• Provided records:
——————
### config.mk
export PLATFORM = sky130hd
export DESIGN_NAME = tmr_flag_ctrl
export DESIGN_NICKNAME = d
export VERILOG_FILES = /design/src/rtl/tfc_pkg.sv /design/src/rtl/tfc_cfg_regs.sv /design/src/rtl/tfc_clear_decode.sv /design/src/rtl/tfc_flag_bank.sv /design/src/rtl/tfc_irq_combine.sv /design/src/rtl/tmr_flag_ctrl.sv
export SDC_FILE = /design/constraint.sdc
export NUM_CORES = 1
export LEC_CHECK = 0
export BUFFER_PORTS_ARGS = -buffer_cell sky130_fd_sc_hd__buf_2
export CORE_MARGIN = 1.5
export CORE_UTILIZATION = 35
export CTS_BUF_LIST = sky130_fd_sc_hd__clkbuf_8 sky130_fd_sc_hd__clkbuf_16
export DETAILED_ROUTE_END_ITERATION = 12
export PLACE_DENSITY = 0.66
export SYNTH_ARGS = -nofsm -noshare
export SYNTH_HDL_FRONTEND = slang
export SYNTH_SLANG_ARGS = --single-unit
### constraint.sdc
create_clock -name clk_i -period 3.36 [get_ports clk_i]
set_clock_uncertainty 0.15 [all_clocks]
set_input_delay 1.008 -clock clk_i [delete_from_list [all_inputs] [get_ports clk_i]]
set_output_delay 1.008 -clock clk_i [all_outputs]
set_load 0.005 [all_outputs]
### src/rtl/tfc_pkg.sv
package tfc_pkg;
    localparam int ADDR_W = 8;
    localparam int MISC_W = 5;

    // misc flag bit positions
    localparam int MB_CNT_OVF  = 0;
    localparam int MB_PA_OVF   = 1;
    localparam int MB_PA_EDGE  = 2;
    localparam int MB_PB_OVF   = 3;
    localparam int MB_MOD_ZERO = 4;

    // register bus addresses
    localparam logic [ADDR_W-1:0] A_FLAG_CH   = 8'h00;
    localparam logic [ADDR_W-1:0] A_FLAG_MISC = 8'h01;
    localparam logic [ADDR_W-1:0] A_CTRL      = 8'h02;
    localparam logic [ADDR_W-1:0] A_CH_MODE   = 8'h03;
    localparam logic [ADDR_W-1:0] A_EN_CH     = 8'h04;
    localparam logic [ADDR_W-1:0] A_EN_MISC   = 8'h05;
    localparam logic [ADDR_W-1:0] A_CH_DATA   = 8'h10;
    localparam logic [ADDR_W-1:0] A_CNT       = 8'h18;
    localparam logic [ADDR_W-1:0] A_PA_CNT    = 8'h1A;
    localparam logic [ADDR_W-1:0] A_PB_CNT    = 8'h1C;
    localparam logic [ADDR_W-1:0] A_MOD_CNT   = 8'h1E;

    // two-byte counters: match ignoring the low address bit
    function automatic logic pair_hit(input logic [ADDR_W-1:0] addr,
                                      input logic [ADDR_W-1:0] base);
        return addr[ADDR_W-1:1] == base[ADDR_W-1:1];
    endfunction
endpackage

### src/rtl/tfc_cfg_regs.sv
module tfc_cfg_regs
    import tfc_pkg::*;
#(
    parameter int NUM_CH = 8,
    parameter int DATA_W = 8
) (
    input  logic                 clk_i,
    input  logic                 rst_ni,
    input  logic [ADDR_W-1:0]    addr_i,
    input  logic                 wr_i,
    input  logic [DATA_W-1:0]    wdata_i,
    output logic                 fast_o,
    output logic [NUM_CH-1:0]    ch_cmp_o,
    output logic [NUM_CH-1:0]    en_ch_o,
    output logic [MISC_W-1:0]    en_misc_o
);
    typedef struct packed {
        logic                fast;
        logic [NUM_CH-1:0]   cmp;
        logic [NUM_CH-1:0]   en_ch;
        logic [MISC_W-1:0]   en_misc;
    } cfg_t;

    cfg_t cfg_d, cfg_q;

    always_comb begin
        cfg_d = cfg_q;
        if (wr_i) begin
            unique case (addr_i)
                A_CTRL:    cfg_d.fast    = wdata_i[0];
                A_CH_MODE: cfg_d.cmp     = wdata_i[NUM_CH-1:0];
                A_EN_CH:   cfg_d.en_ch   = wdata_i[NUM_CH-1:0];
                A_EN_MISC: cfg_d.en_misc = wdata_i[MISC_W-1:0];
                default:   ;
            endcase
        end
    end

    always_ff @(posedge clk_i or negedge rst_ni) begin
        if (!rst_ni) cfg_q <= '0;
        else         cfg_q <= cfg_d;
    end

    assign fast_o    = cfg_q.fast;
    assign ch_cmp_o  = cfg_q.cmp;
    assign en_ch_o   = cfg_q.en_ch;
    assign en_misc_o = cfg_q.en_misc;
endmodule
——————
• Required work: Starting at the line with "export PLACE_DENSITY = 0.66" and ending at the line with "localparam int MB_PA_OVF", print each line of the listing above exactly, with no other lines.

• Answer below:
export PLACE_DENSITY = 0.66
export SYNTH_ARGS = -nofsm -noshare
export SYNTH_HDL_FRONTEND = slang
export SYNTH_SLANG_ARGS = --single-unit
### constraint.sdc
create_clock -name clk_i -period 3.36 [get_ports clk_i]
set_clock_uncertainty 0.15 [all_clocks]
set_input_delay 1.008 -clock clk_i [delete_from_list [all_inputs] [get_ports clk_i]]
set_output_delay 1.008 -clock clk_i [all_outputs]
set_load 0.005 [all_outputs]
### src/rtl/tfc_pkg.sv
package tfc_pkg;
    localparam int ADDR_W = 8;
    localparam int MISC_W = 5;

    // misc flag bit positions
    localparam int MB_CNT_OVF  = 0;
    localparam int MB_PA_OVF   = 1;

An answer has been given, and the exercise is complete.